A Brief Overview of the Big Data Ecosystem
(Hadoop, Spark, and Beyond)
Other Platforms: NoSQL, NewSQL, Object Stores
Other technologies in the big data ecosystem that work well alongside Hadoop, SQL-on-Hadoop, and Spark are worth mentioning here. These classes of technologies include NoSQL, NewSQL, and object stores. Each of these are intended to solve big data challenges with different approaches as noted below. These technologies are typically used with Hadoop/Spark to handle big data analytics, as none of these technologies were designed specifically for analytics to the level Hadoop and Spark were. Still, their complementary use with Hadoop/Spark make them an important part of any modern data architecture.
Arguably, the most significant technology is the NoSQL databases, which were originally created to overcome the limitations of RDBMSs when using big data. Instead of a well-defined, tabular data model as specified by the relational model in RDBMSs, NoSQL databases “denormalized” data that allowed you to put as much data as you wanted into a single record. This meant that if you wanted to save or retrieve information about a specific entity, such as a person or an invoice, you only needed to access a single database record. This modeling of data allowed other advantages such as a scale-out architecture that leveraged low-cost, commodity hardware, just like Hadoop. In conjunction, the performance was superior and much more cost-effective than RDBMSs because of the simplicity of the database reads and writes.
And while NoSQL databases often displaced RDBMSs for certain workloads, they are certainly not a drop-in replacement. The term NoSQL was originally interpreted as “‘No’ to SQL” for a short while until the industry acknowledged that NoSQL should not be viewed as a direct replacement to RDBMSs. The acronym morphed into “not only SQL” to suggest that NoSQL and relational databases could act as complements in a data center.

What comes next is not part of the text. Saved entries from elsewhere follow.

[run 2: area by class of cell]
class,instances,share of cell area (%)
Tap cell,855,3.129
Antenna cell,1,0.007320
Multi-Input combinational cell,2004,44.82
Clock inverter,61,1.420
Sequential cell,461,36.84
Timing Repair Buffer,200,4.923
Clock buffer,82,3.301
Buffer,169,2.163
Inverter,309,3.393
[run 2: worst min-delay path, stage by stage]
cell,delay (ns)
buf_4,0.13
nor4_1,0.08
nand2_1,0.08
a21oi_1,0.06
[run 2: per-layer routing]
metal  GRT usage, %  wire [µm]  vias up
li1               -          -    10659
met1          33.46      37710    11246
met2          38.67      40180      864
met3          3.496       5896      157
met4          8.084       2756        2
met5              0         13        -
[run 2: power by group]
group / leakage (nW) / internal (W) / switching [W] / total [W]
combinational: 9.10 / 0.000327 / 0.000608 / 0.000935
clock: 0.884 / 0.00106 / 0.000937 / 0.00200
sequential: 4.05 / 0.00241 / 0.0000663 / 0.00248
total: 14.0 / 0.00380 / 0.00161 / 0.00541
===== src/sv/rps_pkg.sv =====
package rps_pkg;

  localparam int ADDR_WIDTH_DEF = 32;
  localparam int FIELD_W        = 32;
  localparam int PLEN_W         = 6;

  typedef struct packed {
    logic load;
    logic step;
  } rps_cmd_t;

  typedef struct packed {
    logic empty_rng;
    logic last;
    logic slot_free;
  } rps_status_t;

  typedef enum logic [1:0] {
    ST_IDLE = 2'b01,
    ST_RUN  = 2'b10
  } rps_state_t;

endpackage


===== src/sv/rps_if.sv =====
interface rps_in_if;
  logic                         valid;
  logic                         ready;
  logic [rps_pkg::FIELD_W-1:0]  lower_bound;
  logic [rps_pkg::FIELD_W-1:0]  upper_bound;

  modport source (output valid, output lower_bound, output upper_bound, input ready);
  modport sink   (input valid, input lower_bound, input upper_bound, output ready);
endinterface

interface rps_out_if;
  logic                         valid;
  logic                         ready;
  logic [rps_pkg::FIELD_W-1:0]  prefix_base;
  logic [rps_pkg::PLEN_W-1:0]   prefix_length;
  logic                         last_prefix;

  modport source (output valid, output prefix_base, output prefix_length,
                  output last_prefix, input ready);
  modport sink   (input valid, input prefix_base, input prefix_length,
                  input last_prefix, output ready);
endinterface


===== src/sv/rps_ctrl.sv =====
module rps_ctrl (
  input  logic                 clk,
  input  logic                 rst_n,
  input  logic                 in_valid,
  output logic                 in_ready,
  input  rps_pkg::rps_status_t status,
  output rps_pkg::rps_cmd_t    cmd
);

  rps_pkg::rps_state_t state_r, state_nxt;

  always_comb begin
    in_ready  = (state_r == rps_pkg::ST_IDLE);
    cmd.load  = in_valid && in_ready;
    cmd.step  = (state_r == rps_pkg::ST_RUN) && status.slot_free;
    state_nxt = state_r;
    unique case (state_r)
      rps_pkg::ST_IDLE: begin
        if (cmd.load && !status.empty_rng) state_nxt = rps_pkg::ST_RUN;
      end
      rps_pkg::ST_RUN: begin
        if (cmd.step && status.last) state_nxt = rps_pkg::ST_IDLE;
      end
      default: state_nxt = rps_pkg::ST_IDLE;
    endcase
  end

  always_ff @(posedge clk) begin
    if (!rst_n) begin
      state_r <= rps_pkg::ST_IDLE;
    end else begin
      state_r <= state_nxt;
    end
  end

  a_load_run: assert property (@(posedge clk) disable iff (!rst_n)
    (cmd.load && !status.empty_rng) |=> state_r == rps_pkg::ST_RUN)
    else $error("nonempty range did not start a walk");

  a_load_empty: assert property (@(posedge clk) disable iff (!rst_n)
    (cmd.load && status.empty_rng) |=> state_r == rps_pkg::ST_IDLE)
    else $error("empty range started a walk");

  a_last_idle: assert property (@(posedge clk) disable iff (!rst_n)
    (cmd.step && status.last) |=> state_r == rps_pkg::ST_IDLE)
    else $error("walk continued past last prefix");

endmodule


===== src/sv/rps_dp.sv =====
module rps_dp #(
  parameter int ADDR_WIDTH = rps_pkg::ADDR_WIDTH_DEF
) (
  input  logic                         clk,
  input  logic                         rst_n,
  input  logic [rps_pkg::FIELD_W-1:0]  lower_bound,
  input  logic [rps_pkg::FIELD_W-1:0]  upper_bound,
  input  rps_pkg::rps_cmd_t            cmd,
  output rps_pkg::rps_status_t         status,
  output logic                         out_valid,
  input  logic                         out_ready,
  output logic [rps_pkg::FIELD_W-1:0]  prefix_base,
  output logic [rps_pkg::PLEN_W-1:0]   prefix_length,
  output logic                         last_prefix
);

  localparam int KW = $clog2(ADDR_WIDTH + 1);

  logic [ADDR_WIDTH-1:0]       lo_m, hi_m;
  logic [ADDR_WIDTH-1:0]       cur_r, cur_nxt;
  logic [ADDR_WIDTH:0]         len_r, len_nxt;
  logic [ADDR_WIDTH:0]         cur_ext, lowbit, lenmask, hibit, size, len_rem;
  logic [KW-1:0]               k;
  logic                        out_valid_r;
  logic [rps_pkg::FIELD_W-1:0] base_r;
  logic [rps_pkg::PLEN_W-1:0]  plen_r;
  logic                        last_r;

  always_comb begin
    lo_m    = lower_bound[ADDR_WIDTH-1:0];
    hi_m    = upper_bound[ADDR_WIDTH-1:0];
    cur_ext = {1'b1, cur_r};
    lowbit  = cur_ext & (~cur_ext + {{ADDR_WIDTH{1'b0}}, 1'b1});
    for (int i = 0; i <= ADDR_WIDTH; i++) begin
      lenmask[i] = |(len_r >> i);
    end
    hibit = lenmask & ~(lenmask >> 1);
    size  = (|(lowbit & lenmask)) ? lowbit : hibit;
    k     = '0;
    for (int i = 0; i <= ADDR_WIDTH; i++) begin
      if (size[i]) k = k | KW'(i);
    end
    len_rem = len_r - size;

    status.empty_rng = lo_m > hi_m;
    status.last      = (len_rem == '0);
    status.slot_free = !out_valid_r || out_ready;

    cur_nxt = cur_r;
    len_nxt = len_r;
    if (cmd.load) begin
      cur_nxt = lo_m;
      len_nxt = {1'b0, hi_m} - {1'b0, lo_m} + {{ADDR_WIDTH{1'b0}}, 1'b1};
    end else if (cmd.step) begin
      cur_nxt = cur_r + size[ADDR_WIDTH-1:0];
      len_nxt = len_rem;
    end
  end

  always_ff @(posedge clk) begin
    if (!rst_n) begin
      out_valid_r <= 1'b0;
    end else if (cmd.step) begin
      out_valid_r <= 1'b1;
    end else if (out_ready) begin
      out_valid_r <= 1'b0;
    end
  end

  always_ff @(posedge clk) begin
    cur_r <= cur_nxt;
    len_r <= len_nxt;
    if (cmd.step) begin
      base_r <= rps_pkg::FIELD_W'(cur_r);
      plen_r <= rps_pkg::PLEN_W'(ADDR_WIDTH) - rps_pkg::PLEN_W'(k);
      last_r <= status.last;
    end
  end

  assign out_valid     = out_valid_r;
  assign prefix_base   = base_r;
  assign prefix_length = plen_r;
  assign last_prefix   = last_r;

  a_size_onehot: assert property (@(posedge clk) disable iff (!rst_n)
    cmd.step |-> $onehot(size))
    else $error("block size is not a single power of two");

  a_step_valid: assert property (@(posedge clk) disable iff (!rst_n)
    cmd.step |=> out_valid_r)
    else $error("prefix beat lost");

  a_len_left: assert property (@(posedge clk) disable iff (!rst_n)
    (cmd.step && !status.last) |=> len_r != '0)
    else $error("range exhausted without last prefix");

endmodule


===== src/sv/range_to_prefix_splitter.sv =====
// Range to prefix splitter.
// in_rng carries one inclusive address range per beat (lower_bound,
// upper_bound); bits at and above ADDR_WIDTH are ignored. out_pfx carries
// the covering aligned prefixes in ascending order, one per beat, with
// last_prefix set on the final one. A range with lower_bound above
// upper_bound is taken and gives no beats.
// Timing: an accepted range loads the running address and remaining length
// registers; each walk step then writes one prefix to the output register,
// one prefix per cycle while out_pfx is ready. Each prefix comes from one
// pass through the block-size logic on those two registers. A range gives
// at most 2*ADDR_WIDTH-2 prefixes (62 at the default width), and the next
// range is accepted in the cycle after the last prefix is produced.
// in_rng is ready only while no walk is running; the last prefix may still
// wait in the output register when the next range is taken.
// A stall on out_pfx holds the output beat and pauses the walk.
// Reset (rst_n low, synchronous) drops any walk in progress and any
// pending output beat.
module range_to_prefix_splitter #(
  parameter int ADDR_WIDTH = rps_pkg::ADDR_WIDTH_DEF
) (
  input  logic   clk,
  input  logic   rst_n,
  rps_in_if.sink in_rng,
  rps_out_if.source out_pfx
);

  rps_pkg::rps_cmd_t    cmd;
  rps_pkg::rps_status_t status;

  rps_ctrl u_ctrl (
    .clk      (clk),
    .rst_n    (rst_n),
    .in_valid (in_rng.valid),
    .in_ready (in_rng.ready),
    .status   (status),
    .cmd      (cmd)
  );

  rps_dp #(
    .ADDR_WIDTH (ADDR_WIDTH)
  ) u_dp (
    .clk           (clk),
    .rst_n         (rst_n),
    .lower_bound   (in_rng.lower_bound),
    .upper_bound   (in_rng.upper_bound),
    .cmd           (cmd),
    .status        (status),
    .out_valid     (out_pfx.valid),
    .out_ready     (out_pfx.ready),
    .prefix_base   (out_pfx.prefix_base),
    .prefix_length (out_pfx.prefix_length),
    .last_prefix   (out_pfx.last_prefix)
  );

endmodule


===== src/flat_wrapper.sv =====
// flat-port wrapper written by rule: the top's interface ports become plain ports
module range_to_prefix_splitter_flat 
#(
  parameter int ADDR_WIDTH = rps_pkg::ADDR_WIDTH_DEF
)
  (clk, rst_n, in_rng_valid, in_rng_lower_bound, in_rng_upper_bound, in_rng_ready, out_pfx_valid, out_pfx_prefix_base, out_pfx_prefix_length, out_pfx_last_prefix, out_pfx_ready);
  rps_in_if in_rng_i ();
  rps_out_if out_pfx_i ();
  input  logic clk;
  input  logic rst_n;
  input wire logic [$bits(in_rng_i.valid)-1:0] in_rng_valid;
  input wire logic [$bits(in_rng_i.lower_bound)-1:0] in_rng_lower_bound;
  input wire logic [$bits(in_rng_i.upper_bound)-1:0] in_rng_upper_bound;
  output wire logic [$bits(in_rng_i.ready)-1:0] in_rng_ready;
  output wire logic [$bits(out_pfx_i.valid)-1:0] out_pfx_valid;
  output wire logic [$bits(out_pfx_i.prefix_base)-1:0] out_pfx_prefix_base;
  output wire logic [$bits(out_pfx_i.prefix_length)-1:0] out_pfx_prefix_length;
  output wire logic [$bits(out_pfx_i.last_prefix)-1:0] out_pfx_last_prefix;
  input wire logic [$bits(out_pfx_i.ready)-1:0] out_pfx_ready;
  assign in_rng_i.valid = in_rng_valid;
  assign in_rng_i.lower_bound = in_rng_lower_bound;
  assign in_rng_i.upper_bound = in_rng_upper_bound;
  assign in_rng_ready = in_rng_i.ready;
  assign out_pfx_valid = out_pfx_i.valid;
  assign out_pfx_prefix_base = out_pfx_i.prefix_base;
  assign out_pfx_prefix_length = out_pfx_i.prefix_length;
  assign out_pfx_last_prefix = out_pfx_i.last_prefix;
  assign out_pfx_i.ready = out_pfx_ready;
  range_to_prefix_splitter #(.ADDR_WIDTH(ADDR_WIDTH)) u_core (.clk(clk), .rst_n(rst_n), .in_rng(in_rng_i), .out_pfx(out_pfx_i));
endmodule

===== config.mk =====
export PLATFORM = sky130hd
export DESIGN_NAME = range_to_prefix_splitter_flat
export DESIGN_NICKNAME = d
export VERILOG_FILES = /design/src/sv/rps_pkg.sv /design/src/sv/rps_if.sv /design/src/sv/rps_ctrl.sv /design/src/sv/rps_dp.sv /design/src/sv/range_to_prefix_splitter.sv /design/src/flat_wrapper.sv
export SDC_FILE = /design/constraint.sdc
export NUM_CORES = 1
export LEC_CHECK = 0
export ABC_AREA = 1
export BUFFER_PORTS_ARGS = -buffer_cell sky130_fd_sc_hd__buf_4
export CAP_MARGIN = 10
export CORE_UTILIZATION = 65
export CTS_BUF_LIST = sky130_fd_sc_hd__clkbuf_2
export CTS_CLUSTER_DIAMETER = 200
export DETAILED_ROUTE_END_ITERATION = 7
export MAX_ROUTING_LAYER = met4
export PLACE_DENSITY_LB_ADDON = 0.12
export SLEW_MARGIN = 25
export SYNTH_ARGS = -nofsm -noshare
export SYNTH_HDL_FRONTEND = slang
export SYNTH_SLANG_ARGS = --single-unit

===== constraint.sdc =====
create_clock -name clk -period 13.55 [get_ports clk]
set_input_delay 2.71 -clock clk [delete_from_list [all_inputs] [get_ports clk]]
set_output_delay 2.71 -clock clk [all_outputs]
set_load 0.02 [all_outputs]

Word-level counts from Yosys, hierarchy flattened
Cells that the tools add are included.
{"block": "classes", "add_sub_neg": 6, "n_lt_le_gt_ge": 1, "eq_ne": 5, "muxes": 49, "n_bitwise": 5, "n_reduce_logical": 43}
{"op": "two-way mux 33 bit", "count": 4}
{"op": "bitwise AND 33 bit", "count": 3}
{"op": "two-way mux 32 bit", "count": 3}
{"op": "two-way mux 5 bit", "count": 16}
{"op": "adder 33 x 1 -> 33 bit, second input constant", "count": 2}
{"op": "OR reduction 33 bit", "count": 2}
{"op": "logical NOT 33 bit", "count": 1}
{"op": "NOT 32 -> 33 bit", "count": 1}
{"op": "NOT 33 bit", "count": 1}
{"op": "subtractor 32 x 32 -> 33 bit", "count": 1}
{"op": "subtractor 33 bit", "count": 1}
{"op": "adder 32 bit", "count": 1}
{"op": "greater-than comparator 32 bit", "count": 1}
{"op": "two-way mux 4 bit", "count": 8}
{"op": "OR reduction 32 bit", "count": 1}
{"op": "OR reduction 31 bit", "count": 1}
{"op": "OR reduction 30 bit", "count": 1}
{"op": "OR reduction 29 bit", "count": 1}
{"op": "OR reduction 28 bit", "count": 1}
{"op": "OR reduction 27 bit", "count": 1}
{"op": "OR reduction 26 bit", "count": 1}
{"op": "OR reduction 25 bit", "count": 1}
{"op": "OR reduction 24 bit", "count": 1}
{"op": "OR reduction 23 bit", "count": 1}
{"op": "36 further kinds", "count": 54}
{"block": "word_totals", "reg_bits": 107, "input_bits": 68, "elab_cells": 116}

Longest topological paths before layout
{"block": "logic_depth", "depth_word": 39, "ltp_mapped": 37, "mapped_depth_nobuf": 36}

Modules after synthesis
A second synthesis with hierarchy kept.
{"block": "unflattened", "hier_cells": 1963, "hier_area_um2": 13163.9}
{"mod": "rps_dp", "n_inst": 1, "cells_each": 1948, "area_per_inst_um2": 13063.8}
{"mod": "rps_ctrl", "n_inst": 1, "cells_each": 15, "area_per_inst_um2": 100.1}

Least setup slack after synthesis
OpenSTA, ideal clock, no wires.
{"block": "synth_timing", "kind": "in2reg", "start": "in out_pfx_ready", "end": "reg u_core.u_dp.cur_r[0], enable pin", "setup_time_ns": 0.578, "arrival_ns": 7.345, "t_required_ns": 12.972, "path_slack_ns": 5.628, "path_stages": 2, "cell_sequence": "nor2_1 > o21ai_0"}
{"block": "synth_via", "elab_chain_len": 3}
{"item": "start, declared", "line": "flat_wrapper.sv:19", "source": "input wire logic [$bits(out_pfx_i.ready)-1:0] out_pfx_ready;"}
{"item": "logical OR 1 bit", "line": "rps_dp.sv:47", "source": "status.slot_free = !out_valid_r || out_ready;"}
{"item": "logical AND 1 bit", "line": "rps_ctrl.sv:15", "source": "cmd.step = (state_r == rps_pkg::ST_RUN) && status.slot_free;"}
{"item": "nonzero test 2 bit (no line)"}
{"item": "end signal, assigned", "line": "rps_dp.sv:71", "source": "cur_r <= cur_nxt;"}
{"item": "end, declared", "line": "rps_dp.sv:20", "source": "logic [ADDR_WIDTH-1:0] cur_r, cur_nxt;"}
Every way passes these cells.
A chain may end at the register's enable or synchronous reset.

Final worst setup path
{"block": "layout_timing", "start": "reg u_core.u_dp.len_r[31]", "end": "reg u_core.u_ctrl.state_r[0]"}
{"block": "layout_via", "elab_chain_len": 9, "word_cells_on_any_way": 42, "classes_between": "add/sub (1); eq/ne (1); mux (1); bitwise (3); reduce/logical (36)"}
{"item": "start, declared", "line": "rps_dp.sv:21", "source": "logic [ADDR_WIDTH:0] len_r, len_nxt;"}
{"item": "start signal, assigned", "line": "rps_dp.sv:72", "source": "len_r <= len_nxt;"}
{"item": "OR reduction 33 bit (tied with other cells)", "line": "rps_dp.sv:35", "source": "lenmask[i] = |(len_r >> i);"}
{"item": "bitwise AND 33 bit / NOT 32 -> 33 bit (equally long branches)", "line": "rps_dp.sv:38, rps_dp.sv:37"}
{"item": "OR reduction 33 bit / bitwise AND 33 bit (equally long branches)", "line": "rps_dp.sv:38, rps_dp.sv:37"}
{"item": "two-way mux 33 bit", "line": "rps_dp.sv:38", "source": "size = (|(lowbit & lenmask)) ? lowbit : hibit;"}
{"item": "subtractor 33 bit *", "line": "rps_dp.sv:43", "source": "len_rem = len_r - size;"}
{"item": "logical NOT 33 bit *", "line": "rps_dp.sv:46", "source": "status.last = (len_rem == '0);"}
{"item": "logical AND 1 bit *", "line": "rps_ctrl.sv:22", "source": "if (cmd.step && status.last) state_nxt = rps_pkg::ST_IDLE;"}
{"item": "!= test 2 x 1 -> 1 bit (no line) *"}
{"item": "AND reduction 2 bit (no line) *"}
{"item": "end signal, assigned", "line": "rps_ctrl.sv:30", "source": "state_r <= rps_pkg::ST_IDLE;"}
{"item": "end signal, assigned", "line": "rps_ctrl.sv:32", "source": "state_r <= state_nxt;"}
{"item": "end, declared", "line": "rps_ctrl.sv:10", "source": "rps_pkg::rps_state_t state_r, state_nxt;"}
Every way passes the cells marked *; elsewhere a longest branch is shown, timed or not.

==> impl_results.md <==
* H-tree levels at 3
* CTS sink count at 107
* Slew Limit Fails at 0
* Pre-Repair DR Iteration Count at 8
* Top FF cell, synth: edfxtp_1
* Pwr per Cell Area at 258.2 nW/um^2
* Leakage at 7.379 nW
* Largest net degree at the start of global routing at 66
* Yosys top cell by area: edfxtp_1
* Worst-skew pair later-pin latency at 0.71 ns
* Post_cts resized at 0
* Status: finished with violations
* Peak supply drop at 0.0001173 V
* Area growth, synth to finish at 8.586%
* Max clock buf depth at 2
* Area of the multi-input gates at 9221 sq um
* Chip height at 147.3 um
* Crit path max-delay family: simple AND/OR/NAND/NOR gates
* Final worst-path cycle share at 49.21%
* Total area of sequential cells at 3183 sq um
* Initial antenna violation count at 2
* Adder-cell share of the synthesized area at 14.93%
* Type of origin of the critical path: flip-flop
* Hold depth at 0
* Routed vias at 15600
* Worst r2r src: u_core.u_dp.len_r[31]
* Synthesized instance count at 2102
* Hold buffer count at CTS at 0
* All-Layer GR Usage at 47.72%
* Critical path buffers and inverters at 2
* Post-synthesis simple-gate area fraction at 35.11%
* Global route overflow at 0
* IO Count at 109
* Hold path start: u_core.u_dp.cur_r[31]
* Post-Route WL at 50.08 mm
* Number of DRC markers in iteration 0 at 1949
* CP peak stage delay at 0.73 ns
* First-pass GRT wire length at 77.19 mm
* Worst Path Arrival at 7.31 ns
* CP endpoint kind: flip-flop
* Setup TNS at 0 ns
* Critical Path Fanout Max at 43
* Register area share after synthesis at 23.19%
* Nets@finish at 2429
* Share of the synthesized area in the top cell type at 22.75%
* Initial core utilization at 66.98%
* Avg WL per Cell at 20.23 um
* Final setup skew at 0.04903 ns
* Share of layout cells above drive strength 1 at 9.574%
* Fin crit period at 6.668 ns
* Core Util, Final at 72.74%
* Failing checks: design-rule violations
* Slowest CP cell: o31ai_1
* Clk slew on worst S/H paths at 0.37 ns
* Compound-cell area share of the yosys netlist at 13.35%
* Yosys reg bits at 107
* Die W at 147.3 um
* Maximum clock rate at 0.1500 GHz
* Most frequent CP cell: nand2_1
* Ys Warns at 0
* # setup viols final at 0
* Fillcell total at 1741
* Post-synth EDFFs at 104
* TritonCTS Buffers at 9
* RePlAce Congestion at 1.137
* Asr flop ratio synth at 0%
* Rows at 52
* Post-Place Cells at 2458
* Die area at 21710 sq um
* R2R cell count at 32
* Synthesized Nets at 2332
* Final cell count without fillers at 2476
* Yosys cell types at 53
* Slew headroom at 31.85%
* Final Hold Viols at 0
* I/O Buffers at 108
* DP Wirelength at 40.88 mm
* Largest family of logic cells by synthesized area: simple AND/OR/NAND/NOR gates
* TritonCTS clock tree: built
* Max_cap viols at 0
* RSZ-0062 raised after global routing: no
* Slew @ Worst Pin at 1.019 ns
* Hold Path Class: flip-flop to flip-flop
* Root Driver: clkbuf_2
* WHS Endpoint: u_core.u_dp.prefix_base[31]
* R2r setup slk at 6.88 ns
* Ranking of synthesized cells by area: edfxtp_1 (23%), ha_1 (14%), nand2_1 (14%), inv_1 (8.4%), nor2_1 (8.4%)
* DRC viols at 4
* Vias in the first global route at 14740
* Syn_area_per_cell at 6.531 sq um
* Cell area after synthesis at 13730 sq um
* Synth Area in XOR/XNOR at 3.190%
* Crit path kind: flip-flop to flip-flop
* Setup Buffers After CTS at 0
* Reg2reg end: u_core.u_ctrl.state_r[0]
* Post-route ant nets at 0
* Post-synthesis mux area share at 0.4375%
* WP data required at 14.19 ns
* Routed vias/inst at 6.300
* Placeable Area at 20490 sq um
-- sequential cells by signal (all words and copies together) (netlist names) --
register / cells
u_core.u_ctrl.state_r: 2
u_core.u_dp.cur_r: 32
u_core.u_dp.last_prefix: 1
u_core.u_dp.len_r: 33
u_core.u_dp.out_valid: 1
u_core.u_dp.prefix_base: 32
u_core.u_dp.prefix_length: 6
-- metrics by stage --
stage	area, sq um	setup slack (ns)	hold WS [ns]	total power [mW]
floorplan	13730	5.628	0.4980	2.728
global route	14910	6.481	0.6393	4.092
CTS	14900	7.159	0.6132	3.675
detailed placement	14800	7.025	0.5507	3.510
finish	14910	6.882	0.6280	3.848
global placement	14770	7.113	0.5544	3.439
-- synthesized netlist by cell type, drive strengths merged, types with 3 or more instances --
cell,count
nand4,77
a21o,5
xor2,24
mux2i,6
inv,311
nand3b,7
nor4,10
a31oi,12
clkbuf,13
edfxtp,104
or2,19
o211ai,4
o21bai,8
o21ai,142
a221oi,8
dfxtp,3
o21a,10
nor3,20
a21oi,119
clkinv,3
nand2,542
buf,15
ha,159
o31ai,3
fa,3
a21boi,5
o22ai,8
nor2,325
nand3,100
xnor2,26
-- placed cells by master (no fill, tap or decap), types with 24 or more instances in the layout --
cell type and n:
nand2_1 511, inv_1 309, nor2_1 305, ha_1 159, o21ai_0 132, a21oi_1 119, buf_4 113, edfxtp_1 104
nand3_1 97, nand4_1 77, nand2_2 28, xnor2_1 26, xor2_1 24
-- power by group --
group	internal, mW	switching [mW]	total [mW]
Clock	0.0281	0.135	0.163
Sequential	0.609	0.207	0.816
Combinational	0.886	1.98	2.87
Total	1.52	2.33	3.85
-- routing by layer --
metal / GRT usage [%] / wire length (um) / vias to the layer above
met5: - / 0 / -
met3: 10.19 / 6796 / 243
met2: 73.58 / 21940 / 1202
li1: - / - / 7178
met1: 58.49 / 18340 / 6975
met4: 25.21 / 3000 / 0
-- logic make-up (layout without fill, tap and decap cells) --
kind of cell / Yosys count / after routing
AND/OR/NAND/NOR: 1104 / 1104
buffers and inverters: 342 / 444
AO/OA/AOI/OAI: 331 / 331
adder cells (fa/ha/maj): 162 / 162
flip-flops: 107 / 107
XOR/XNOR: 50 / 50
multiplexers: 6 / 6
other: 0 / 2
-- how the worst max path moves through the flow --
stage                                      from  slack, ns  depth (start not counted)                        to
final                     u_core.u_dp.len_r[31]       6.88                         32  u_core.u_ctrl.state_r[0]
after global routing       u_core.u_dp.len_r[9]       6.48                         33  u_core.u_ctrl.state_r[0]
after global placement    in_rng_upper_bound[1]       7.11                         21     u_core.u_dp.len_r[23]
after floorplan                   out_pfx_ready       5.63                          2      u_core.u_dp.cur_r[0]
after CTS                 u_core.u_dp.len_r[31]       7.16                         31  u_core.u_ctrl.state_r[1]
after detailed placement  in_rng_upper_bound[1]       7.03                         19     u_core.u_dp.len_r[25]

Some of the early technologies that helped to give rise to the NoSQL movement include MongoDB, CouchDB, Apache Cassandra, and Apache HBase, though many other NoSQL databases are available today. And the early origin of the term “NoSQL” is actually a little more complicated than described above, but one thing to note here is the irony of the name. While the pioneering NoSQL databases had no SQL interface, more and more NoSQL databases today are adopting SQL as the query language, making NoSQL an increasingly obsolete name. Just as it had helped with Hadoop, SQL promises to make NoSQL databases easier to adopt and deploy in production environments.
NewSQL represents the emerging class of technologies that leverage the key characteristics of RDBMSs but were architected to solve the scale limitations. Since traditional RDBMSs were designed to run on a single hardware server, handling scale for more data and more users typically meant upgrading your hardware. With NewSQL, you get all the benefits of RDBMSs while also gaining the benefit of scaling out on commodity hardware (again, like Hadoop), which is necessary for growing big data volumes. NewSQL databases are typically run in-memory to overcome the latency of disk accesses and of coordinating data sets across nodes in a cluster. Since the NewSQL databases are still in their early stages, they are less certain to impact the BI world in the near future as other emerging technologies. As such, much of the discussion in this book will not specifically call them out as data platforms for BI. Examples of NewSQL databases include MemSQL, VoltDB, and ClustrixDB.
Finally, object stores represent yet another approach to addressing big data challenges. These are simply low-cost places to store large volumes of data. Object stores are ideal for “objects” which in this context are large files. Each object/file is typically accessed via a standard URL. The advantages are purely about cost and convenience, as there’s no compute layer that processes the data. These advantages have made object stores very popular for big data environments. Also, many websites take advantage of object stores because object stores are one of the most inexpensive ways to store data that needs to be accessed across the cloud. Many popular technologies including Spark can leverage object stores such as Amazon S3 as the means for storing big data.